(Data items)
# # # # #

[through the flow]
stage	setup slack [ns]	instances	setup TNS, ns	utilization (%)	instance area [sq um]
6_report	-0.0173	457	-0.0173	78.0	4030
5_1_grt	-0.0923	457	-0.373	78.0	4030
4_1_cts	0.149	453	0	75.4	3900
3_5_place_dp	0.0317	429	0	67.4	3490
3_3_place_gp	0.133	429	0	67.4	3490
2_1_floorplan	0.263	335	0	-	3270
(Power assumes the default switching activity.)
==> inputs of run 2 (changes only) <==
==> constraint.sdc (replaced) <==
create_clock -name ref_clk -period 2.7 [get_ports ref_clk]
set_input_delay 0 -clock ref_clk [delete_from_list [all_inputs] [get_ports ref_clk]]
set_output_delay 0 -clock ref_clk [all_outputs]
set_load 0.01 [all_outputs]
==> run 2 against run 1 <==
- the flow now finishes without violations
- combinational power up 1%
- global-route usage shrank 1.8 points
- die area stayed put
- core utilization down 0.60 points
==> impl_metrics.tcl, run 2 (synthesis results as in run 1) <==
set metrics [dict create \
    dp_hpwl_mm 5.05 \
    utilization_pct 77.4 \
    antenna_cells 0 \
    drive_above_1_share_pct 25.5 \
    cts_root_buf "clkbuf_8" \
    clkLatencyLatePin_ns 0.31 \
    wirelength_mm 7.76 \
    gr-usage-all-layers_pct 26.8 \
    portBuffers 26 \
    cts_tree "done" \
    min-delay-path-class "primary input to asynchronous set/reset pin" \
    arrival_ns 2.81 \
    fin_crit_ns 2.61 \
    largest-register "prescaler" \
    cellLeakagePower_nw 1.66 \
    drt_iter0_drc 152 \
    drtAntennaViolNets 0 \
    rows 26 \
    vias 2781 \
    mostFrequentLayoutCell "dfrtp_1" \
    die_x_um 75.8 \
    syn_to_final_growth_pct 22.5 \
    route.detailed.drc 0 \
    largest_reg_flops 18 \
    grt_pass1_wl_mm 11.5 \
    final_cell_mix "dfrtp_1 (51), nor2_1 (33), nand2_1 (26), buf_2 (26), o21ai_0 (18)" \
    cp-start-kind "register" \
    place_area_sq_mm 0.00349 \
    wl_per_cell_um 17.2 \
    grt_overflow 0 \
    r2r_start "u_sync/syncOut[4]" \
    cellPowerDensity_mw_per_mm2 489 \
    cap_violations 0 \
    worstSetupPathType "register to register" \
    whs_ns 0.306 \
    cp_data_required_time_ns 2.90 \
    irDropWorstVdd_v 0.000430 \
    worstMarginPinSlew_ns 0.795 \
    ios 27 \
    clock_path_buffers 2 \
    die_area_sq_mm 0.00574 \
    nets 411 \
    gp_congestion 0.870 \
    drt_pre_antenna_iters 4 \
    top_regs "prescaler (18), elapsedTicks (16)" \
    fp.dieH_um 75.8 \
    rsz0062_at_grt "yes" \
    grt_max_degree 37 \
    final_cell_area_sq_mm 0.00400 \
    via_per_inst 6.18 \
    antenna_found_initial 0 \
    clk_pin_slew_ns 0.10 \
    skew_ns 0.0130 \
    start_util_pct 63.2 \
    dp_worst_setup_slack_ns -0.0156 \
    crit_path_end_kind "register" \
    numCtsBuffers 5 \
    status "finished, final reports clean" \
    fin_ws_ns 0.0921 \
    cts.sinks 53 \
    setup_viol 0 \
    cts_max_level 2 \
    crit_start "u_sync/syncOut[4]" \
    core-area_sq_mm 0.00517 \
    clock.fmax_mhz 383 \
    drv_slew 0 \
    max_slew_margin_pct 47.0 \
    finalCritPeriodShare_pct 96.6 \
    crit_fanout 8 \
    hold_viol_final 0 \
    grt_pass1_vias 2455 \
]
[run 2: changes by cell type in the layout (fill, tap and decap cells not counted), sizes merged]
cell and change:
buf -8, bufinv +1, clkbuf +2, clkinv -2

# # # # #

# [What the task asks]
Write out all the records above one more time, exactly.

# [Written answer]
[through the flow]
stage	setup slack [ns]	instances	setup TNS, ns	utilization (%)	instance area [sq um]
6_report	-0.0173	457	-0.0173	78.0	4030
5_1_grt	-0.0923	457	-0.373	78.0	4030
4_1_cts	0.149	453	0	75.4	3900
3_5_place_dp	0.0317	429	0	67.4	3490
3_3_place_gp	0.133	429	0	67.4	3490
2_1_floorplan	0.263	335	0	-	3270
(Power assumes the default switching activity.)
==> inputs of run 2 (changes only) <==
==> constraint.sdc (replaced) <==
create_clock -name ref_clk -period 2.7 [get_ports ref_clk]
set_input_delay 0 -clock ref_clk [delete_from_list [all_inputs] [get_ports ref_clk]]
set_output_delay 0 -clock ref_clk [all_outputs]
set_load 0.01 [all_outputs]
==> run 2 against run 1 <==
- the flow now finishes without violations
- combinational power up 1%
- global-route usage shrank 1.8 points
- die area stayed put
- core utilization down 0.60 points
==> impl_metrics.tcl, run 2 (synthesis results as in run 1) <==
set metrics [dict create \
    dp_hpwl_mm 5.05 \
    utilization_pct 77.4 \
    antenna_cells 0 \
    drive_above_1_share_pct 25.5 \
    cts_root_buf "clkbuf_8" \
    clkLatencyLatePin_ns 0.31 \
    wirelength_mm 7.76 \
    gr-usage-all-layers_pct 26.8 \
    portBuffers 26 \
    cts_tree "done" \
    min-delay-path-class "primary input to asynchronous set/reset pin" \
    arrival_ns 2.81 \
    fin_crit_ns 2.61 \
    largest-register "prescaler" \
    cellLeakagePower_nw 1.66 \
    drt_iter0_drc 152 \
    drtAntennaViolNets 0 \
    rows 26 \
    vias 2781 \
    mostFrequentLayoutCell "dfrtp_1" \
    die_x_um 75.8 \
    syn_to_final_growth_pct 22.5 \
    route.detailed.drc 0 \
    largest_reg_flops 18 \
    grt_pass1_wl_mm 11.5 \
    final_cell_mix "dfrtp_1 (51), nor2_1 (33), nand2_1 (26), buf_2 (26), o21ai_0 (18)" \
    cp-start-kind "register" \
    place_area_sq_mm 0.00349 \
    wl_per_cell_um 17.2 \
    grt_overflow 0 \
    r2r_start "u_sync/syncOut[4]" \
    cellPowerDensity_mw_per_mm2 489 \
    cap_violations 0 \
    worstSetupPathType "register to register" \
    whs_ns 0.306 \
    cp_data_required_time_ns 2.90 \
    irDropWorstVdd_v 0.000430 \
    worstMarginPinSlew_ns 0.795 \
    ios 27 \
    clock_path_buffers 2 \
    die_area_sq_mm 0.00574 \
    nets 411 \
    gp_congestion 0.870 \
    drt_pre_antenna_iters 4 \
    top_regs "prescaler (18), elapsedTicks (16)" \
    fp.dieH_um 75.8 \
    rsz0062_at_grt "yes" \
    grt_max_degree 37 \
    final_cell_area_sq_mm 0.00400 \
    via_per_inst 6.18 \
    antenna_found_initial 0 \
    clk_pin_slew_ns 0.10 \
    skew_ns 0.0130 \
    start_util_pct 63.2 \
    dp_worst_setup_slack_ns -0.0156 \
    crit_path_end_kind "register" \
    numCtsBuffers 5 \
    status "finished, final reports clean" \
    fin_ws_ns 0.0921 \
    cts.sinks 53 \
    setup_viol 0 \
    cts_max_level 2 \
    crit_start "u_sync/syncOut[4]" \
    core-area_sq_mm 0.00517 \
    clock.fmax_mhz 383 \
    drv_slew 0 \
    max_slew_margin_pct 47.0 \
    finalCritPeriodShare_pct 96.6 \
    crit_fanout 8 \
    hold_viol_final 0 \
    grt_pass1_vias 2455 \
]
[run 2: changes by cell type in the layout (fill, tap and decap cells not counted), sizes merged]
cell and change:
buf -8, bufinv +1, clkbuf +2, clkinv -2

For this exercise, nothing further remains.